BTW, in XR, I can stand up and walk around my ship and walk off the ship to docking bays. It's basically a dumbed down version of X4 in VR but the space legs functionality is fine. In fact the cockpit and wondering around in VR is quite a bit more polished. I would play it more if only there was anything to do. No nausea issue there. Tedium, yes. In SkyrimVR, FalloutVR, NMS VR, I can run around all day outside and in, from my chair with no issues and I will speculate, again no data, that this is pretty standard for most players of these games.
So when we get to "So basically there's really no straightforward and workable way to provide the experience some VR players were hoping to have for on foot gameplay", I am a bit like, "Ok now, wut?".

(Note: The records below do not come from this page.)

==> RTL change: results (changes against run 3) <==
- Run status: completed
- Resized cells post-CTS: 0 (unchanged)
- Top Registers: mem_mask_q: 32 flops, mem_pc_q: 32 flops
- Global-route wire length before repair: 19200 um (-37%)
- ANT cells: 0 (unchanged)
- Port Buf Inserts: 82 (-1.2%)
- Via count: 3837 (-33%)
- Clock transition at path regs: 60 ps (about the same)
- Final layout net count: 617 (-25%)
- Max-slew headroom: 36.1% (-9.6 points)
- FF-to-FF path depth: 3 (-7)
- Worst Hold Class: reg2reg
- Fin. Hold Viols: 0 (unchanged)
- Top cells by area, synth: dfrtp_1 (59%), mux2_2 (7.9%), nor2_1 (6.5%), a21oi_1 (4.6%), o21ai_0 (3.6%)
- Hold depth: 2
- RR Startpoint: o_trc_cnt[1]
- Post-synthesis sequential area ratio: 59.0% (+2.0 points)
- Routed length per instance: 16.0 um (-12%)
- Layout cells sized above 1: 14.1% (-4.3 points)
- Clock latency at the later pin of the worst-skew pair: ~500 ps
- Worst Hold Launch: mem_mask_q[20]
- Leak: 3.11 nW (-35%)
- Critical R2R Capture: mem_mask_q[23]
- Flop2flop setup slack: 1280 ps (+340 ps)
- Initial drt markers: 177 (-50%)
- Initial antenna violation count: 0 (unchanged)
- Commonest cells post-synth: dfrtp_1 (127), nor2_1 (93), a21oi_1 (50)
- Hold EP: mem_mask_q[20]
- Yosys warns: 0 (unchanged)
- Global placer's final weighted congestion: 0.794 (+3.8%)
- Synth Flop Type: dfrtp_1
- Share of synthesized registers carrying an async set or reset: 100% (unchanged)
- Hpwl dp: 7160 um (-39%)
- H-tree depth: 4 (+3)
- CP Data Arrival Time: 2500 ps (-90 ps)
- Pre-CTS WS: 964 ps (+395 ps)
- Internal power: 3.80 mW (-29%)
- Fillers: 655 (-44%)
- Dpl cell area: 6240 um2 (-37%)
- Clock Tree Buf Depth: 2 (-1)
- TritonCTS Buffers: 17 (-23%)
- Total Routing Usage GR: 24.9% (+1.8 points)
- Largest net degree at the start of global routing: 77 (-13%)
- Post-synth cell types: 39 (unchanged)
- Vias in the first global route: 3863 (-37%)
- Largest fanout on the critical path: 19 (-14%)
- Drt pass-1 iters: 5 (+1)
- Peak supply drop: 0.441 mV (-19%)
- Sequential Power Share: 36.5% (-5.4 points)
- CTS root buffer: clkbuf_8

The whole "It will make everyone sick" and lets not forget the good old, "It's just too hard" and it's "Too computationally difficult" ( somewhat surprised you didn't go there ), just doesn't wash. As it is, SkyrimVR, FalloutVR, even NMS are rendering far more objects and detail than EDO does when on foot and that was on older hardware. Moreover, us VR junkies were modding the configs to push the rendering harder ( uGridsToLoad anyone? ). Unless of course we're just talking about the aging Cobra engine. It does a lot very nicely and, aside from smoke which rotates with my head, the only real gripe I have about it is the absolute mess it makes of antialiasing.
If you were specific in talking about limitations of the Cobra engine, I might buy that, if you also had any technical data to support the position.
But... if we're just going with "So if you design an on foot experience that makes a large percentage of your player base sick" as an argument for why it's not been done then lets face facts. The ONLY way this could be definitively true is if the Dev Team Lead wandered into the VR group one morning and said, "Ok everyone, stop what you're doing, we did an alpha test on space legs and half the office vomited their kimchi".
Careful with such blanket statements. I am well trained, I think. VR in-ship is childsplay, the free camera (so having no visual reference in your FOV) isn't a problem (exception see below), I played Alyx with no issues multiple times, I did high speed racing, I had no issues with Lone Echo (which is worst case first person 6dof with little reference), I played FO4 VR - I think I can claim pretty stable VR legs for me. Yet the SRV on rocky terrain still bashes my head in after half an hour, and I get an urgent desire to vomit the moment I touch the mouse when I am in the free cam in Elite (I usually navigate the camera suite with my HOSAS).I played ED, Subnautica, MNS, HL Alyx, ... very relaxed in my chair. Who is "trained" won't have problems with motion sickness.